蒙皮点阵一体化支撑结构的移动可变形组件优化设计及空间站应用

中国空间站是我国研制的系统最为复杂的载人航天器，其中有效载荷支撑结构的高效轻量化设计是工程研制过程中遇到的技术难题。本文介绍了受晶体对称性启发的增材制造自支撑三维点阵结构设计方法，发展了基于蒙皮点阵一体化结构形式的移动可变形组件（MMC）拓扑优化方法，完成了面向增材制造的中国空间站某相机支撑结构的优化设计，该结构采用激光选区熔化成形（SLM）工艺制造，通过了力学试验考核，实现结构减重50%，基频提高35%，完成了基于MMC方法的蒙皮点阵一体化结构在我国载人航天领域的首次型号应用与在轨验证。

Optimal design of shell-lattice infill integrated supporting structure based on Moving Morphable Components method and its application in China Space Station

China Space Station is the most complex manned spacecraft developed by China, in which the efficient and lightweight design of the payload supporting structure is a technical challenge encountered during the engineering development process. In order to reduce the weight of the support structure as much as possible while ensuring the service performance, an additive manufactured shell-lattice infill integrated structure is selected as its structural form, and its lightweight design is realized through topology optimization techniques.
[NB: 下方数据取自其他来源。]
$ cat config.mk
export PLATFORM = sky130hd
export DESIGN_NAME = ldl_rr_arbiter
export DESIGN_NICKNAME = d
export VERILOG_FILES = /design/src/rtl/ldl_rr_arbiter.sv
export SDC_FILE = /design/constraint.sdc
export NUM_CORES = 1
export LEC_CHECK = 0
export ABC_AREA = 1
export BUFFER_PORTS_ARGS = -buffer_cell sky130_fd_sc_hd__buf_2
export CAP_MARGIN = 30
export CORE_ASPECT_RATIO = 0.5
export CORE_MARGIN = 8
export CORE_UTILIZATION = 33
export DETAILED_ROUTE_END_ITERATION = 8
export SLEW_MARGIN = 20
export SYNTH_ARGS = -nofsm -noshare
export SYNTH_HDL_FRONTEND = slang
export SYNTH_SLANG_ARGS = --single-unit
$ cat constraint.sdc
create_clock -name clk -period 3.3 [get_ports clk]
set_input_delay 0.495 -clock clk [delete_from_list [all_inputs] [get_ports clk]]
set_output_delay 0.495 -clock clk [all_outputs]
set_load 0.02 [all_outputs]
This paper summarized the design method of self-supporting lattice structure inspired by crystal symmetry for additive manufacturing; develops an optimization design approach of shell-lattice infill integrated supporting structure based on the moving morphable components (MMC) method; Taking advantage of the MMC method with explicit structural geometric parameters and the ability to obtain clear optimal force transfer paths, an additive manufacturing-oriented shell-lattice infill integrated topology optimization mathematical formulation is proposed, with the fundamental structural frequency as the constraint and the lightest weight as the optimization objective. After the optimization process, the additive manufacturing model was reconstructed by Nurbs surface based on the optimal structural force transfer path and the information of structural feature sizes on this path, which was finally fabricated by selective laser melting (SLM) process. In order to verify the effectiveness of the design, the support structure and the equipment mass simulated parts were verified by single machine vibration test. The experimental results show that the weight of the support structure is reduced by 50%, and the fundamental frequency is increased by 35% through the MMC-based topology optimization design. At present, the support structure has been successfully launched with the China space station, and the relevant equipment is operating stably in orbit. It is the first successful application and in-orbit verification of shell-lattice infill integrated structure based on the MMC topology optimization method in China's manned space field.